24 Capricorni

Observation data Epoch J2000 Equinox J2000
- Constellation: Capricornus
- Right ascension: 21^{h} 07^{m} 07.66733^{s}
- Declination: −25° 00′ 21.0790″
- Apparent magnitude (V): +4.49

Characteristics
- Evolutionary stage: AGB
- Spectral type: M1− III
- B−V color index: 1.604±0.005

Astrometry
- Radial velocity (R_{v}): +32.1±0.8 km/s
- Proper motion (μ): RA: −28.09 mas/yr Dec.: −44.14 mas/yr
- Parallax (π): 7.15±0.22 mas
- Distance: 460 ± 10 ly (140 ± 4 pc)
- Absolute magnitude (M_{V}): −1.24

Details
- Radius: 54.06+1.88 −2.72 R_{☉}
- Luminosity: 611±41 L_{☉}
- Temperature: 3,903+102 −66 K
- Other designations: A Capricorni, 24 Cap, CD−25°15235, FK5 791, GC 29490, HD 200914, HIP 104234, HR 8080, SAO 190025, ADS 14632, CCDM J21071-2500

Database references
- SIMBAD: data

= 24 Capricorni =

Star in the southern constellation of Capricornus

24 Capricorni or A Capricorni is a single star in the southern constellation of Capricornus. This object is visible to the naked eye as a faint, red-hued star with an apparent visual magnitude of +4.49. It is approximately 460 light years from the Sun, based on parallax. The star is moving further from the Earth with a heliocentric radial velocity of +32 km/s.

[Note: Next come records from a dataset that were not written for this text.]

<file path="src/rtl/host_irq_fifo_consts.vh">
`ifndef HOST_IRQ_FIFO_CONSTS_VH
`define HOST_IRQ_FIFO_CONSTS_VH

// ****************************************************************
// Register offsets (byte addresses)
// ****************************************************************
`define OFS_DOORBELL        8'h00
`define OFS_DIAG_ADDR       8'h14
`define OFS_IRQ_FLAGS       8'h30
`define OFS_IRQ_MASK_ROUTE  8'h34
`define OFS_REQUEST_QUEUE   8'h40
`define OFS_REPLY_QUEUE     8'h44

// ****************************************************************
// Field positions
// ****************************************************************
`define FLAG_SYS_DOORBELL   0
`define FLAG_REPLY          3
`define FLAG_IOP_DOORBELL   31
`define MASK_DOORBELL       0
`define MASK_REPLY          3
`define ROUTE_LO            8
`define ROUTE_HI            9

// ****************************************************************
// Routing encodings and values
// ****************************************************************
`define ROUTE_BOTH          2'h0
`define ROUTE_ALT_ONLY      2'h2
`define QUEUE_EMPTY_VALUE   32'h0FFFFFFF
`define RESET_WORD          32'h00000000
`define RESET_ROUTE         2'h0
`define RESET_MASK_BIT      1'h0
`define RESET_PIN_N         1'h1

`endif

</file>
<file path="src/rtl/host_irq_and_message_fifo_regs.v">
`timescale 1ns/1ps
`include "host_irq_fifo_consts.vh"

//
// Contract
// Diagnostic address register holds 32-bit internal-bus location for diagnostic data.
// Any host write to flags register clears the system doorbell flag, bit 0.
// Each function has its own interrupt flags register.
// Bit 31 is one while a host doorbell waits for the processor.
// Bit 3 is one whenever the reply post queue is not empty.
// Interrupt requested when reply or doorbell flag set and its mask clear.
// Processor doorbell write sets flag bit 0.
// Mask bit 3 blocks reply interrupts; flag still reports.
// Mask bit 0 blocks doorbell interrupts.
// Routing 00 both pins, 01/11 primary only, 10 alternate only.
// With message-signalled interrupts enabled neither pin is asserted.
// Each function has its own mask and routing register.
// Request port read pops free frame pointer, or returns the empty value.
// Host write to request port posts a request entry.
// Request port is one register shared by both functions.
// Reply port read pops posted reply pointer, or returns the empty value.
// Host write to reply port returns a free reply entry.
// Each function has its own reply port.
// Host doorbell write interrupts processor and shows the written word.
// Per-function request is registered OR of flags gated by clear masks.
module host_irq_and_message_fifo_regs (
    input  wire        mclk_i,                // Clock, 200 MHz
    input  wire        reset_i,               // Synchronous reset, active high
    input  wire        host_req_i,            // Host access, held until ack
    input  wire        host_wr_i,             // 1 write, 0 read
    input  wire        host_func_i,           // Addressed function
    input  wire [7:0]  host_addr_i,           // Byte offset
    input  wire [31:0] host_wdata_i,          // Write data
    output wire        host_ack_o,            // Access done, one-cycle pulse
    output wire [31:0] host_rdata_o,          // Read data, valid with ack
    input  wire [1:0]  msi_en_i,              // Per-function MSI enable
    output wire [1:0]  primary_irq_pin_n_o,   // Primary pins, active low
    output wire [1:0]  alternate_irq_pin_n_o, // Alternate pins, active low
    input  wire [1:0]  iop_db_wr_i,           // Processor doorbell write
    input  wire [63:0] iop_db_wdata_i,        // Processor doorbell words
    input  wire [1:0]  iop_db_clr_i,          // Processor clears its request
    input  wire [1:0]  iop_db_mask_i,         // Processor-side doorbell mask
    output wire [63:0] iop_db_value_o,        // Host doorbell words
    output wire [1:0]  iop_db_irq_o,          // Processor doorbell interrupt
    input  wire        iop_rqf_valid_i,       // Free request pointer offered
    input  wire [31:0] iop_rqf_data_i,        // Free request pointer
    output wire        iop_rqf_ready_o,       // Free request room
    output wire        iop_rqp_valid_o,       // Posted request present
    output wire [31:0] iop_rqp_data_o,        // Posted request pointer
    input  wire        iop_rqp_ready_i,       // Posted request taken
    input  wire [1:0]  iop_rpp_valid_i,       // Reply post offered
    input  wire [63:0] iop_rpp_data_i,        // Reply post pointers
    output wire [1:0]  iop_rpp_ready_o,       // Reply post room
    output wire [1:0]  iop_rpf_valid_o,       // Free reply present
    output wire [63:0] iop_rpf_data_o,        // Free reply pointers
    input  wire [1:0]  iop_rpf_ready_i,       // Free reply taken
    output wire [31:0] diag_addr_o            // Diagnostic address
);

    // ****************************************************************
    // Routing decode
    // ****************************************************************

    // Returns {alternate, primary} request for one function
    function [1:0] route_pins;
        input [1:0] mode;
        input       req;
        input       msi;
        begin
            if (!req || msi) begin
                route_pins = 2'h0;
            end else if (mode == `ROUTE_BOTH) begin
                route_pins = 2'h3;
            end else if (mode == `ROUTE_ALT_ONLY) begin
                route_pins = 2'h2;
            end else begin
                route_pins = 2'h1;
            end
        end
    endfunction

    // ****************************************************************
    // State
    // ****************************************************************
    reg        ack_q;
    reg [31:0] rdata_q;
    reg [31:0] rdata_d;
    reg [31:0] diag_addr_q;
    reg [63:0] host_db_q;
    reg [63:0] iop_db_q;
    reg [1:0]  iop_pend_q;
    reg [1:0]  iop_irq_q;
    reg [1:0]  sys_db_q;
    reg [1:0]  dmask_q;
    reg [1:0]  rmask_q;
    reg [3:0]  route_q;
    reg [1:0]  pri_n_q;
    reg [1:0]  alt_n_q;
    integer    f;

    wire        sel_db;
    wire        sel_diag;
    wire        sel_flags;
    wire        sel_mask;
    wire        sel_rq;
    wire        sel_rp;
    wire        stall;
    wire        take;
    wire        take_wr;
    wire        take_rd;
    wire        rqf_valid;
    wire [31:0] rqf_data;
    wire        rqp_ready;
    wire [1:0]  rpp_valid;
    wire [63:0] rpp_data;
    wire [1:0]  rpf_ready;
    wire [1:0]  rpp_pop;
    wire [1:0]  rpf_push;
    wire [3:0]  pins;
    wire [1:0]  fn_req;

    // ****************************************************************
    // Host access decode and handshake
    // ****************************************************************

    // Address decode
    assign sel_db    = (host_addr_i == `OFS_DOORBELL);
    assign sel_diag  = (host_addr_i == `OFS_DIAG_ADDR);
    assign sel_flags = (host_addr_i == `OFS_IRQ_FLAGS);
    assign sel_mask  = (host_addr_i == `OFS_IRQ_MASK_ROUTE);
    assign sel_rq    = (host_addr_i == `OFS_REQUEST_QUEUE);
    assign sel_rp    = (host_addr_i == `OFS_REPLY_QUEUE);

    // Queue writes wait while the target buffer is full
    assign stall   = host_wr_i & ((sel_rq & ~rqp_ready) |
                                  (sel_rp & ~rpf_ready[host_func_i]));
    assign take    = host_req_i & ~ack_q & ~stall;
    assign take_wr = take & host_wr_i;
    assign take_rd = take & ~host_wr_i;

    // Pops and pushes steered by function
    assign rpp_pop  = {take_rd & sel_rp & host_func_i,
                       take_rd & sel_rp & ~host_func_i};
    assign rpf_push = {take_wr & sel_rp & host_func_i,
                       take_wr & sel_rp & ~host_func_i};

    // Read data mux
    always @* begin
        rdata_d = `RESET_WORD;
        case (host_addr_i)
            `OFS_DOORBELL: begin
                rdata_d = iop_db_q[32*host_func_i +: 32];
            end
            `OFS_DIAG_ADDR: begin
                rdata_d = diag_addr_q;
            end
            `OFS_IRQ_FLAGS: begin
                rdata_d[`FLAG_IOP_DOORBELL] = iop_pend_q[host_func_i];
                rdata_d[`FLAG_REPLY]        = rpp_valid[host_func_i];
                rdata_d[`FLAG_SYS_DOORBELL] = sys_db_q[host_func_i];
            end
            `OFS_IRQ_MASK_ROUTE: begin
                rdata_d[`ROUTE_HI:`ROUTE_LO] = route_q[2*host_func_i +: 2];
                rdata_d[`MASK_REPLY]         = rmask_q[host_func_i];
                rdata_d[`MASK_DOORBELL]      = dmask_q[host_func_i];
            end
            `OFS_REQUEST_QUEUE: begin
                rdata_d = rqf_valid ? rqf_data : `QUEUE_EMPTY_VALUE;
            end
            `OFS_REPLY_QUEUE: begin
                rdata_d = rpp_valid[host_func_i] ?
                          rpp_data[32*host_func_i +: 32] :
                          `QUEUE_EMPTY_VALUE;
            end
            default: begin
                rdata_d = `RESET_WORD;
            end
        endcase
    end

    // Ack pulse and captured read data
    always @(posedge mclk_i) begin
        if (reset_i) begin
            ack_q   <= 1'b0;
            rdata_q <= `RESET_WORD;
        end else begin
            ack_q <= take;
            if (take_rd) begin
                rdata_q <= rdata_d;
            end
        end
    end

    // ****************************************************************
    // Doorbells, flags, masks and diagnostic address
    // ****************************************************************

    // Register writes and hardware-set flags; sets win over clears
    always @(posedge mclk_i) begin
        if (reset_i) begin
            diag_addr_q <= `RESET_WORD;
            host_db_q   <= {2{`RESET_WORD}};
            iop_db_q    <= {2{`RESET_WORD}};
            iop_pend_q  <= 2'h0;
            sys_db_q    <= 2'h0;
            dmask_q     <= {2{`RESET_MASK_BIT}};
            rmask_q     <= {2{`RESET_MASK_BIT}};
            route_q     <= {2{`RESET_ROUTE}};
        end else begin
            if (take_wr && sel_diag) begin
                diag_addr_q <= host_wdata_i;
            end
            for (f = 0; f < 2; f = f + 1) begin
                // Host doorbell to the processor
                if (iop_db_clr_i[f]) begin
                    iop_pend_q[f] <= 1'b0;
                end
                if (take_wr && sel_db && host_func_i == f) begin
                    host_db_q[32*f +: 32] <= host_wdata_i;
                    iop_pend_q[f]         <= 1'b1;
                end
                // Processor doorbell to the host
                if (take_wr && sel_flags && host_func_i == f) begin
                    sys_db_q[f] <= 1'b0;
                end
                if (iop_db_wr_i[f]) begin
                    iop_db_q[32*f +: 32] <= iop_db_wdata_i[32*f +: 32];
                    sys_db_q[f]          <= 1'b1;
                end
                // Per-function mask and routing
                if (take_wr && sel_mask && host_func_i == f) begin
                    route_q[2*f +: 2] <= host_wdata_i[`ROUTE_HI:`ROUTE_LO];
                    rmask_q[f]        <= host_wdata_i[`MASK_REPLY];
                    dmask_q[f]        <= host_wdata_i[`MASK_DOORBELL];
                end
            end
        end
    end

    // ****************************************************************
    // Interrupt requests and pins
    // ****************************************************************

    // Requests gated by clear masks, routed as {alt, pri} per function
    assign fn_req    = (rpp_valid & ~rmask_q) | (sys_db_q & ~dmask_q);
    assign pins[1:0] = route_pins(route_q[1:0], fn_req[0], msi_en_i[0]);
    assign pins[3:2] = route_pins(route_q[3:2], fn_req[1], msi_en_i[1]);

    // Registered pins and processor doorbell interrupt
    always @(posedge mclk_i) begin
        if (reset_i) begin
            pri_n_q   <= {2{`RESET_PIN_N}};
            alt_n_q   <= {2{`RESET_PIN_N}};
            iop_irq_q <= 2'h0;
        end else begin
            pri_n_q   <= ~{pins[2], pins[0]};
            alt_n_q   <= ~{pins[3], pins[1]};
            iop_irq_q <= iop_pend_q & ~iop_db_mask_i;
        end
    end

    // ****************************************************************
    // Message frame pointer queues
    // ****************************************************************

    // Shared free request queue, filled by the processor
    two_entry_buffer u_req_free (
        .mclk_i      (mclk_i),
        .reset_i     (reset_i),
        .in_valid_i  (iop_rqf_valid_i),
        .in_data_i   (iop_rqf_data_i),
        .in_ready_o  (iop_rqf_ready_o),
        .out_valid_o (rqf_valid),
        .out_data_o  (rqf_data),
        .out_ready_i (take_rd & sel_rq)
    );

    // Shared posted request queue, drained by the processor
    two_entry_buffer u_req_post (
        .mclk_i      (mclk_i),
        .reset_i     (reset_i),
        .in_valid_i  (take_wr & sel_rq),
        .in_data_i   (host_wdata_i),
        .in_ready_o  (rqp_ready),
        .out_valid_o (iop_rqp_valid_o),
        .out_data_o  (iop_rqp_data_o),
        .out_ready_i (iop_rqp_ready_i)
    );

    // One reply port pair per function
    genvar g;
    generate
        for (g = 0; g < 2; g = g + 1) begin : g_reply
            two_entry_buffer u_reply_post (
                .mclk_i      (mclk_i),
                .reset_i     (reset_i),
                .in_valid_i  (iop_rpp_valid_i[g]),
                .in_data_i   (iop_rpp_data_i[32*g +: 32]),
                .in_ready_o  (iop_rpp_ready_o[g]),
                .out_valid_o (rpp_valid[g]),
                .out_data_o  (rpp_data[32*g +: 32]),
                .out_ready_i (rpp_pop[g])
            );
            two_entry_buffer u_reply_free (
                .mclk_i      (mclk_i),
                .reset_i     (reset_i),
                .in_valid_i  (rpf_push[g]),
                .in_data_i   (host_wdata_i),
                .in_ready_o  (rpf_ready[g]),
                .out_valid_o (iop_rpf_valid_o[g]),
                .out_data_o  (iop_rpf_data_o[32*g +: 32]),
                .out_ready_i (iop_rpf_ready_i[g])
            );
        end
    endgenerate

    // ****************************************************************
    // Outputs
    // ****************************************************************
    assign host_ack_o            = ack_q;
    assign host_rdata_o          = rdata_q;
    assign primary_irq_pin_n_o   = pri_n_q;
    assign alternate_irq_pin_n_o = alt_n_q;
    assign iop_db_value_o        = host_db_q;
    assign iop_db_irq_o          = iop_irq_q;
    assign diag_addr_o           = diag_addr_q;

endmodule // host_irq_and_message_fifo_regs

</file>
<file path="src/rtl/two_entry_buffer.v">
`timescale 1ns/1ps
`include "host_irq_fifo_consts.vh"

// ****************************************************************
// Two-entry buffer, head always in slot 0
// ****************************************************************
module two_entry_buffer (
    input  wire        mclk_i,      // Clock
    input  wire        reset_i,     // Synchronous reset, active high
    input  wire        in_valid_i,  // Word offered
    input  wire [31:0] in_data_i,   // Word offered
    output wire        in_ready_o,  // Room for a word
    output wire        out_valid_o, // Head word present
    output wire [31:0] out_data_o,  // Head word
    input  wire        out_ready_i  // Head word taken
);

    reg [31:0] mem_q [0:1];
    reg        v0_q;
    reg        v1_q;
    wire       push;
    wire       pop;

    // Handshakes and flop-driven outputs
    assign in_ready_o  = ~v1_q;
    assign out_valid_o = v0_q;
    assign out_data_o  = mem_q[0];
    assign push        = in_valid_i & ~v1_q;
    assign pop         = out_ready_i & v0_q;

    // Shift storage towards slot 0
    always @(posedge mclk_i) begin
        if (reset_i) begin
            v0_q     <= 1'b0;
            v1_q     <= 1'b0;
            mem_q[0] <= `RESET_WORD;
            mem_q[1] <= `RESET_WORD;
        end else if (push && pop) begin
            if (v1_q) begin
                mem_q[0] <= mem_q[1];
                mem_q[1] <= in_data_i;
            end else begin
                mem_q[0] <= in_data_i;
            end
        end else if (pop) begin
            mem_q[0] <= mem_q[1];
            v0_q     <= v1_q;
            v1_q     <= 1'b0;
        end else if (push) begin
            if (v0_q) begin
                mem_q[1] <= in_data_i;
                v1_q     <= 1'b1;
            end else begin
                mem_q[0] <= in_data_i;
                v0_q     <= 1'b1;
            end
        end
    end

endmodule // two_entry_buffer

</file>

This is an aging red giant, currently on the asymptotic giant branch, with a stellar classification of M1− III; a star that has exhausted the supply of hydrogen at its core and expanded to 54 times the Sun's radius. It is radiating 611 times the Sun's luminosity from its enlarged photosphere at an effective temperature of 3,903 K.

==Chinese name==
In R. H. Allen's book, this star is described as having the Chinese name Tsoo, representing the state of Chu, though other sources identify φ Capricorni as Chu. Bayer described it as one of the last three stars of the tail of the goat, although this is not how they appear in modern visual representations of the constellation.